◆ What this task involves
Please filter the entries and return only the lines that include "second".

◆ Data records
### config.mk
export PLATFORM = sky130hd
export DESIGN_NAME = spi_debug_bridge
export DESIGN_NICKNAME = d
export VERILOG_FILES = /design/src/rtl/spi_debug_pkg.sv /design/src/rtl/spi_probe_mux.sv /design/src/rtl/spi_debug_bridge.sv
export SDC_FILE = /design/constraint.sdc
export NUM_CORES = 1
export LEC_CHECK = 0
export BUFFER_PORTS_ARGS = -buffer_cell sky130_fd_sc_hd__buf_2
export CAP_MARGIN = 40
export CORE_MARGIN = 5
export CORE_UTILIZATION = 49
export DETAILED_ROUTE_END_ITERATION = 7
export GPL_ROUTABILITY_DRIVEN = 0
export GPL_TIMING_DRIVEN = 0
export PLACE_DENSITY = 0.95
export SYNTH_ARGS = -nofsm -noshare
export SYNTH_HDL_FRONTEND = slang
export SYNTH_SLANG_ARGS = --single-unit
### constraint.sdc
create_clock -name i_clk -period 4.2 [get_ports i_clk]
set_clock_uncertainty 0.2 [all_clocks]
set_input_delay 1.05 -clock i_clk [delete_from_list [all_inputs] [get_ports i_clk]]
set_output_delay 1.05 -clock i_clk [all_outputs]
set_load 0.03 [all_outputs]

---

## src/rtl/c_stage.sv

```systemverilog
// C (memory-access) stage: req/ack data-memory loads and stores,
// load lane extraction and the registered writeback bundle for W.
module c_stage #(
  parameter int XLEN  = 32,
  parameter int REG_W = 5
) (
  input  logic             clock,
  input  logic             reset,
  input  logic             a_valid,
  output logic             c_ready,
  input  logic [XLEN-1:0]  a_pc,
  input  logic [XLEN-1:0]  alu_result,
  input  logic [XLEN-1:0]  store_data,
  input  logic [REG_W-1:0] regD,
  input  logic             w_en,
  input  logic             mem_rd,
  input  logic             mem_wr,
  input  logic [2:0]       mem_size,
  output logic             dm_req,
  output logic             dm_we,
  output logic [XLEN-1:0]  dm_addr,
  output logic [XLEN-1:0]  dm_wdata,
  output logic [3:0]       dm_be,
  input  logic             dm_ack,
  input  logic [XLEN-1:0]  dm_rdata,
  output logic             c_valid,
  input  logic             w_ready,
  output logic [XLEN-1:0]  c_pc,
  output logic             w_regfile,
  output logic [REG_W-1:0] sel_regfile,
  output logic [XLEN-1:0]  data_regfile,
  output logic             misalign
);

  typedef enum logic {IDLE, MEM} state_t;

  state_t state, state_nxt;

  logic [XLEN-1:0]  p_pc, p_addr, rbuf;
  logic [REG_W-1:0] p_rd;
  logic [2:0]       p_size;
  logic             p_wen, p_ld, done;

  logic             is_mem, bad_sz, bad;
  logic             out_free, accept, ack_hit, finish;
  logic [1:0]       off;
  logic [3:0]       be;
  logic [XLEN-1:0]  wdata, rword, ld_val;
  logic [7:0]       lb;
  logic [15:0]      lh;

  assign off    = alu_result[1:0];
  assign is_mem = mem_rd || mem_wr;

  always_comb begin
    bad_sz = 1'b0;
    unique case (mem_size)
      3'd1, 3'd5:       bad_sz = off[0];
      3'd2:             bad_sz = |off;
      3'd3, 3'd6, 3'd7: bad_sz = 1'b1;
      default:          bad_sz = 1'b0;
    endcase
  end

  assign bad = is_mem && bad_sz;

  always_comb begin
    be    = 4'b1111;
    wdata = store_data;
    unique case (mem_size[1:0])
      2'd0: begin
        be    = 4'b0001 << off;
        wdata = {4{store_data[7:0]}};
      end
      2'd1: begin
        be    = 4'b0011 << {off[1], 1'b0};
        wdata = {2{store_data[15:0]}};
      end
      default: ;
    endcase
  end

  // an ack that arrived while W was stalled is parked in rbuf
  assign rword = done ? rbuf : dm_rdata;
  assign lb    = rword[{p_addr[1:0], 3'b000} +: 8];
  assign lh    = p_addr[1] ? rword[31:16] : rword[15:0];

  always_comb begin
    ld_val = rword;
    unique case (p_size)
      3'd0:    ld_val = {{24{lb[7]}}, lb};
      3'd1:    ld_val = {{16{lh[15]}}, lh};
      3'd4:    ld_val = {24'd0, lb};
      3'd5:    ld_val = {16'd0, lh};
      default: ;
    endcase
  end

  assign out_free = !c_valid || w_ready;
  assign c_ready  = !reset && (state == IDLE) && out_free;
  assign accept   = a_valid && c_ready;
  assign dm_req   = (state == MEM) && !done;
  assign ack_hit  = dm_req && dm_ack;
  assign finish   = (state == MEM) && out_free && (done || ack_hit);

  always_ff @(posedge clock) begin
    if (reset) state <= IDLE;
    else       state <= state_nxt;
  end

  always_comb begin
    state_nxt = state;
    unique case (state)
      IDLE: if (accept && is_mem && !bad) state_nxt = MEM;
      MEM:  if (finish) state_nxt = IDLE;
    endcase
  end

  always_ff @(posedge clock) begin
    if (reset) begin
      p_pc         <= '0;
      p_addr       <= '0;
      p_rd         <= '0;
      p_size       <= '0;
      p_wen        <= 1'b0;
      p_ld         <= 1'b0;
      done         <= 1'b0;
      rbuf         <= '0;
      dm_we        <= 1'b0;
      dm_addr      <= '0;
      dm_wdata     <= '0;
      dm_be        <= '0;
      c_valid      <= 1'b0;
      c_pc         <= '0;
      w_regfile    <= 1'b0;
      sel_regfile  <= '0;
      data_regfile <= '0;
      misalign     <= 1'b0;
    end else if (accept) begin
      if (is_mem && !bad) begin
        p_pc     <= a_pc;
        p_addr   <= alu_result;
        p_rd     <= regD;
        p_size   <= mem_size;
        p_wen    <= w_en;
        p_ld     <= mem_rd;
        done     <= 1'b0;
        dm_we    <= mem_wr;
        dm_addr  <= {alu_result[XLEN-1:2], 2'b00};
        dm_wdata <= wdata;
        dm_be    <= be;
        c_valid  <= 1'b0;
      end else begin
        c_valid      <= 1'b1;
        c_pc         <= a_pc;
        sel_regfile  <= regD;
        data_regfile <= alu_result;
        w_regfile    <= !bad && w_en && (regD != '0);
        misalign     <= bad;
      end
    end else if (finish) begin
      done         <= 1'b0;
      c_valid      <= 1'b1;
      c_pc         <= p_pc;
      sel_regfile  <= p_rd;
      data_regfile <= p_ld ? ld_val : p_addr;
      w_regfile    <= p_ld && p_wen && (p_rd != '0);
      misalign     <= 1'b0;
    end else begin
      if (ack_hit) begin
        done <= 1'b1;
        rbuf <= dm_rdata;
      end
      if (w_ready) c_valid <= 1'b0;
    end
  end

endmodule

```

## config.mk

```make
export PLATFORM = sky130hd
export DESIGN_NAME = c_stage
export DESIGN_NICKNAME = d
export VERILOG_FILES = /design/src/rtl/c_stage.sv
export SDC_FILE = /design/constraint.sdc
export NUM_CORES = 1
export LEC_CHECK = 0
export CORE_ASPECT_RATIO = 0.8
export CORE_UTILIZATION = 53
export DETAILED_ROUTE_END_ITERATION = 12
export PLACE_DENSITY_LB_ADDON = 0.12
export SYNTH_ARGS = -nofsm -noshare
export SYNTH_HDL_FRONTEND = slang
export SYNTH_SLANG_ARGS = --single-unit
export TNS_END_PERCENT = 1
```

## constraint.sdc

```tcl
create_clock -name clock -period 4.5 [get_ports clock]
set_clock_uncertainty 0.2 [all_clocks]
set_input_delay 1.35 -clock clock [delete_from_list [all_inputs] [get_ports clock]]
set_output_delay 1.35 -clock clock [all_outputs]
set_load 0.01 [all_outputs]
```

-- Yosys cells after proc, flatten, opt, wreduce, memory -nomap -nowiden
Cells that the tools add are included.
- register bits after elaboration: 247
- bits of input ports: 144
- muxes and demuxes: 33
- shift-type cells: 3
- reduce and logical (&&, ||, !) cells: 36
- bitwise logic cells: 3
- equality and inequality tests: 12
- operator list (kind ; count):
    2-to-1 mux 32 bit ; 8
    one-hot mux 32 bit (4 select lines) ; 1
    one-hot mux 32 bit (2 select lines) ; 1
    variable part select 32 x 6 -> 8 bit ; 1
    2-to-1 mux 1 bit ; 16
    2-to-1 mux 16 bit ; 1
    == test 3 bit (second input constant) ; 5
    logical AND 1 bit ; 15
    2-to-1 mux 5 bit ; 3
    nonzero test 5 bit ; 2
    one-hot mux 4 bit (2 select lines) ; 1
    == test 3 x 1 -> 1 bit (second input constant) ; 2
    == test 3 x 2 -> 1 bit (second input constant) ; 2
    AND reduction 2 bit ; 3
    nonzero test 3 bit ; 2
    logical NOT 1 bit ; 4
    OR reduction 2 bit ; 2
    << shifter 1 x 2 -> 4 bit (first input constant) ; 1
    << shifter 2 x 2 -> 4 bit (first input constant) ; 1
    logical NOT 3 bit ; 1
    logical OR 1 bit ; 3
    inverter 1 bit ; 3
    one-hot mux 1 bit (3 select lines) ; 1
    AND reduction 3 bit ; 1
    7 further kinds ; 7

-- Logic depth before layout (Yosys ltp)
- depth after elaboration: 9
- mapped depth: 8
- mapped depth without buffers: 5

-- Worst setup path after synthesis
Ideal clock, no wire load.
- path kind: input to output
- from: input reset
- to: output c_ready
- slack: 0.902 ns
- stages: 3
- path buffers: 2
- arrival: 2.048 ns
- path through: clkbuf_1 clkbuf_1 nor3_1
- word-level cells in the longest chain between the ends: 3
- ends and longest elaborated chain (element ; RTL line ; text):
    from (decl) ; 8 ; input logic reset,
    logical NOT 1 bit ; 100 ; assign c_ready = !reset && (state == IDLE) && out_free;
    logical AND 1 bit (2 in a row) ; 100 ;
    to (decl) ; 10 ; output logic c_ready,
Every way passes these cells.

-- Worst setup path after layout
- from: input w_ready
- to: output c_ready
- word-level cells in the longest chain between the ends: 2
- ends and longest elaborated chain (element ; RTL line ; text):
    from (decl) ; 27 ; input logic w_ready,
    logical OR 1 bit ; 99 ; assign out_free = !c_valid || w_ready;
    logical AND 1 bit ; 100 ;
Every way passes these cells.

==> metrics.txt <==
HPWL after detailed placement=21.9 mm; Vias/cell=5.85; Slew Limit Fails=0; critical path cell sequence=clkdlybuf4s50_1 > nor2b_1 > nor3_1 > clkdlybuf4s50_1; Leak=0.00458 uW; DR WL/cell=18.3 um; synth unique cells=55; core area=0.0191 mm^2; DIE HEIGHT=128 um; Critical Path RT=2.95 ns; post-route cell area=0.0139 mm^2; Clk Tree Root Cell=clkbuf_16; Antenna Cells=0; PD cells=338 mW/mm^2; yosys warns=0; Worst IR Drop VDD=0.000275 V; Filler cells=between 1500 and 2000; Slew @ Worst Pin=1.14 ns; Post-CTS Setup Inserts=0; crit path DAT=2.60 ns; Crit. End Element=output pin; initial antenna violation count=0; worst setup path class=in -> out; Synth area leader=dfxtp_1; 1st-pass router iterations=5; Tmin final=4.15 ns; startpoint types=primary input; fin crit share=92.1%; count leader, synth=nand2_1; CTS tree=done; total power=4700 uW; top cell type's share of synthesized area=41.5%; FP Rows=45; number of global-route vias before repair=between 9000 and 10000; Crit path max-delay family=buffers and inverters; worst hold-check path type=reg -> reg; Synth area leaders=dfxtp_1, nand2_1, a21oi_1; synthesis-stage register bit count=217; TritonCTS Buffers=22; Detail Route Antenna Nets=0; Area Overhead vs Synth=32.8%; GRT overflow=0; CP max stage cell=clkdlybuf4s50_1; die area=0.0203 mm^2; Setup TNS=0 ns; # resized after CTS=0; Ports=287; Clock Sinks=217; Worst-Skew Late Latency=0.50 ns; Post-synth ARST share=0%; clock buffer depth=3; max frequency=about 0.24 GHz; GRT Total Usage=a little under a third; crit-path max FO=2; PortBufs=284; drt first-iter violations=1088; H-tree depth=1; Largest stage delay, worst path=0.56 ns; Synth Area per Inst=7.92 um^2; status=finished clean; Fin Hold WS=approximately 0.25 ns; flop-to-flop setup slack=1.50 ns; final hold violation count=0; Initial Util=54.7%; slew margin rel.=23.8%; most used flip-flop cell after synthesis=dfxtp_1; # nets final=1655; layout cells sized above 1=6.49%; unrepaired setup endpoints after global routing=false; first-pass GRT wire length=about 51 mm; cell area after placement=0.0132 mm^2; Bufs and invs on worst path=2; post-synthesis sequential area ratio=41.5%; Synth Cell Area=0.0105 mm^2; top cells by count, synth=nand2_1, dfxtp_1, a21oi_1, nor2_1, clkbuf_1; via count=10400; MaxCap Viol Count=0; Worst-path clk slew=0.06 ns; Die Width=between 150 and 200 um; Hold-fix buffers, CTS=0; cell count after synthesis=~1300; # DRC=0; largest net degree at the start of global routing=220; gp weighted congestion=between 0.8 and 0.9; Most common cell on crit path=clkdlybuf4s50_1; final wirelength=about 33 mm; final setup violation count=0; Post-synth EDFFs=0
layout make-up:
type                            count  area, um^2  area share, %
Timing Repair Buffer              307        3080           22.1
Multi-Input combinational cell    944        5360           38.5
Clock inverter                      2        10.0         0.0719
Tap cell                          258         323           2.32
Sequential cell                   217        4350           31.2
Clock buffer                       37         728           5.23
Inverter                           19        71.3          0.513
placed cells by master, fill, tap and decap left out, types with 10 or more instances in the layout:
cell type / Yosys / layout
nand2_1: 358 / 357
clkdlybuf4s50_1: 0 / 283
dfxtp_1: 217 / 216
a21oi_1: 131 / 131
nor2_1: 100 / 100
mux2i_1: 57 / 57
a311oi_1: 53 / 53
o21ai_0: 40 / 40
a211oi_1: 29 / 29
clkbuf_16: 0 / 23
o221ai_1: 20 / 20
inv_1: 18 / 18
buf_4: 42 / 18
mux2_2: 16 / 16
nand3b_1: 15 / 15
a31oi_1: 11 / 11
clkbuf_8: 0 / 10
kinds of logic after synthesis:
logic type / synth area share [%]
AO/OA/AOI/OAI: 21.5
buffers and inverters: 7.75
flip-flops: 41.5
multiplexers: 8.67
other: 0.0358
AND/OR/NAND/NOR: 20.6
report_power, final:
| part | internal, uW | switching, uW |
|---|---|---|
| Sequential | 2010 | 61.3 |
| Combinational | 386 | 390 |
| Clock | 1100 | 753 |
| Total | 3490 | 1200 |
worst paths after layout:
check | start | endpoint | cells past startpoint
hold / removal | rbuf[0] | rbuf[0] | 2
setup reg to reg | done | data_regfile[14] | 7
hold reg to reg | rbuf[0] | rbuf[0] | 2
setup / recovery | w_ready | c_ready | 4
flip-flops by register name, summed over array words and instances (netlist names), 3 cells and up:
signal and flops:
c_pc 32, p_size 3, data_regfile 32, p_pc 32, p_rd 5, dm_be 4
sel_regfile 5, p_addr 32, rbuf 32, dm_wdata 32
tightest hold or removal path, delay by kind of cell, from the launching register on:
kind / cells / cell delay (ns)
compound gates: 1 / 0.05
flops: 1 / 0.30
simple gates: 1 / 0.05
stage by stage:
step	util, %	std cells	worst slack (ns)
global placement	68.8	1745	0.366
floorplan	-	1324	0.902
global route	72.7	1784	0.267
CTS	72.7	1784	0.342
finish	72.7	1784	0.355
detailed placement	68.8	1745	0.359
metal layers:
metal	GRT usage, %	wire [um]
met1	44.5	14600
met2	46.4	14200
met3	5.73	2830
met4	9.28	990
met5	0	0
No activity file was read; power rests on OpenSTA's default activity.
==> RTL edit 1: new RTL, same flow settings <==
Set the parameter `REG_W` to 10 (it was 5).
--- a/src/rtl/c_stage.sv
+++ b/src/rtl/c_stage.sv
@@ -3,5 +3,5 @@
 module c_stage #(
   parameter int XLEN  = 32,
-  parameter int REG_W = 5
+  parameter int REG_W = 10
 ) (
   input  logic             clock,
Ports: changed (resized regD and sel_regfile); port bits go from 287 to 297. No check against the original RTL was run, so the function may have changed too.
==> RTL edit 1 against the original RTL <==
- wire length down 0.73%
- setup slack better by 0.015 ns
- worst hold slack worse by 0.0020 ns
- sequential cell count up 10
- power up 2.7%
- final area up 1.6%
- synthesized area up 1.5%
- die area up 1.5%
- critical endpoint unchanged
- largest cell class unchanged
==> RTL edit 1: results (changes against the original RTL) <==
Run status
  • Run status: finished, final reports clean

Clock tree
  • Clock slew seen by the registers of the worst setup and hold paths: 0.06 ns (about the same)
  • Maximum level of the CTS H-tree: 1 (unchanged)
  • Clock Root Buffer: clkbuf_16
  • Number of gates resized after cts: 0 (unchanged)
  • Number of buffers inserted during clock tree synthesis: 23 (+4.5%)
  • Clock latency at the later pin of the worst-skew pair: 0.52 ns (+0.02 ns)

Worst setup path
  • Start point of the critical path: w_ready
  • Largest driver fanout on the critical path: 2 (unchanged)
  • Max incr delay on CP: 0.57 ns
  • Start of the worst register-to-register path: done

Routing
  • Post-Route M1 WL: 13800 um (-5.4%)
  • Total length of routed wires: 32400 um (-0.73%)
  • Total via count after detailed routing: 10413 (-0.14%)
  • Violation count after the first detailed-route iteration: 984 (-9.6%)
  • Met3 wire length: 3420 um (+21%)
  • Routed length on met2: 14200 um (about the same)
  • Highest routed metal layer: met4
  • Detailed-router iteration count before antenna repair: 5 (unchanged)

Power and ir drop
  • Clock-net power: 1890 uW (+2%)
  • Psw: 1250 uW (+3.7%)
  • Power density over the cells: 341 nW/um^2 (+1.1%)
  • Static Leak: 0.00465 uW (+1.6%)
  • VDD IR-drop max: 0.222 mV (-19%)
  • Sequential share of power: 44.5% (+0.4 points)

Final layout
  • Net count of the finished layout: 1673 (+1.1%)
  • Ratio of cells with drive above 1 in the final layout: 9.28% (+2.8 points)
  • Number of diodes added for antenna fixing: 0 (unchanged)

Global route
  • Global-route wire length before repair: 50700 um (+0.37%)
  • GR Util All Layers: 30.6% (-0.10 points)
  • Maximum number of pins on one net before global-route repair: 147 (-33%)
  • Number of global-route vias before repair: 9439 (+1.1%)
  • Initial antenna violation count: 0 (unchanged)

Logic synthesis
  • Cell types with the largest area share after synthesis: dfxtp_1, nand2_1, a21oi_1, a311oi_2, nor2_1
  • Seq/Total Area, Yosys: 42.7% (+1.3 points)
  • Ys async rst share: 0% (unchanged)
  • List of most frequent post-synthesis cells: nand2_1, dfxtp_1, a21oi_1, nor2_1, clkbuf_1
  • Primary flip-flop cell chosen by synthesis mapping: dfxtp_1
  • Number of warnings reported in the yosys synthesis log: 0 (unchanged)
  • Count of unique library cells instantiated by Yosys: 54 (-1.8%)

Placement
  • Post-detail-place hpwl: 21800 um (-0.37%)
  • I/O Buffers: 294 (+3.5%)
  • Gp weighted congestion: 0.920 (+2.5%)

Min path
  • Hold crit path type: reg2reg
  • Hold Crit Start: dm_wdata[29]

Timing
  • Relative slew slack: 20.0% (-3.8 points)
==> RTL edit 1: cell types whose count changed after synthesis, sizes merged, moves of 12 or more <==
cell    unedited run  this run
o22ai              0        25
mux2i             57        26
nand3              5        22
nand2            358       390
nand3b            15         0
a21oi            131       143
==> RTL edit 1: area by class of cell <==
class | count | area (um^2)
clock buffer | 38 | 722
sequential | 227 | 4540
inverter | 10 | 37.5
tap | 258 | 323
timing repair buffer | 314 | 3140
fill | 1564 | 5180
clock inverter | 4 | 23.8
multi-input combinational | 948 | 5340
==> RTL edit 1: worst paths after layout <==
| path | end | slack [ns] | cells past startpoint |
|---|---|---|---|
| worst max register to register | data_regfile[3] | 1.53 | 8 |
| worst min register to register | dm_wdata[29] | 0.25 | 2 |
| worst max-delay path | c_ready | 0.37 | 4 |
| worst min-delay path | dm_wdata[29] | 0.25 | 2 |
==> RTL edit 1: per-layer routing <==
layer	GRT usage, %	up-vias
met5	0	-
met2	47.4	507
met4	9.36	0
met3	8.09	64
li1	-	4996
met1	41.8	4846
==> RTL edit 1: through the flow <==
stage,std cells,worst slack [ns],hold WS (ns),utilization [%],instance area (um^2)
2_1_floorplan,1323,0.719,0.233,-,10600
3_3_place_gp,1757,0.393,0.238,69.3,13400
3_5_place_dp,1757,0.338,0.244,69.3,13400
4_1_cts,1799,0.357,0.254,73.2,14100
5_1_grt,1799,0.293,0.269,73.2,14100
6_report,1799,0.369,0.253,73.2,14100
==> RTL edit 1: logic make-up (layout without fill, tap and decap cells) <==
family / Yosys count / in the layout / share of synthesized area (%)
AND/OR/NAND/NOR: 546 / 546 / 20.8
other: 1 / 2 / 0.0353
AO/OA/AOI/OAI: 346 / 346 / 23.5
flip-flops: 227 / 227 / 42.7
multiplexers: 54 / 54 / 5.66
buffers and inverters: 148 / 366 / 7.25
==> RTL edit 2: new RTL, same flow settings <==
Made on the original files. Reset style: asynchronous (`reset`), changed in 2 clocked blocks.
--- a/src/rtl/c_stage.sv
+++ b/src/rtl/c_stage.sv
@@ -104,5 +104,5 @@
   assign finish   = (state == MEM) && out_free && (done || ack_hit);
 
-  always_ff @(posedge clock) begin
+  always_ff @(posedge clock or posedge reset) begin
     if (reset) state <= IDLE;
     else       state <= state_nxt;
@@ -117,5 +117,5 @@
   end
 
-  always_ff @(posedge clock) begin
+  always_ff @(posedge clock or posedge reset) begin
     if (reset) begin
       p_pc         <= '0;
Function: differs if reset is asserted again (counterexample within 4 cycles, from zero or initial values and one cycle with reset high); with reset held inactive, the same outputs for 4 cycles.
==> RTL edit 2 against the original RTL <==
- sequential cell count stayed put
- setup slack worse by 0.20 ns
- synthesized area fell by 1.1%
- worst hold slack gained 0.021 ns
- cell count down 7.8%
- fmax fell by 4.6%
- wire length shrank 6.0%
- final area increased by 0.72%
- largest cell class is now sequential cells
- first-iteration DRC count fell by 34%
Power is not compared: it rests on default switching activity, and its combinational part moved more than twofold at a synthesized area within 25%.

◆ Answer
    == test 3 bit (second input constant) ; 5
    == test 3 x 1 -> 1 bit (second input constant) ; 2
    == test 3 x 2 -> 1 bit (second input constant) ; 2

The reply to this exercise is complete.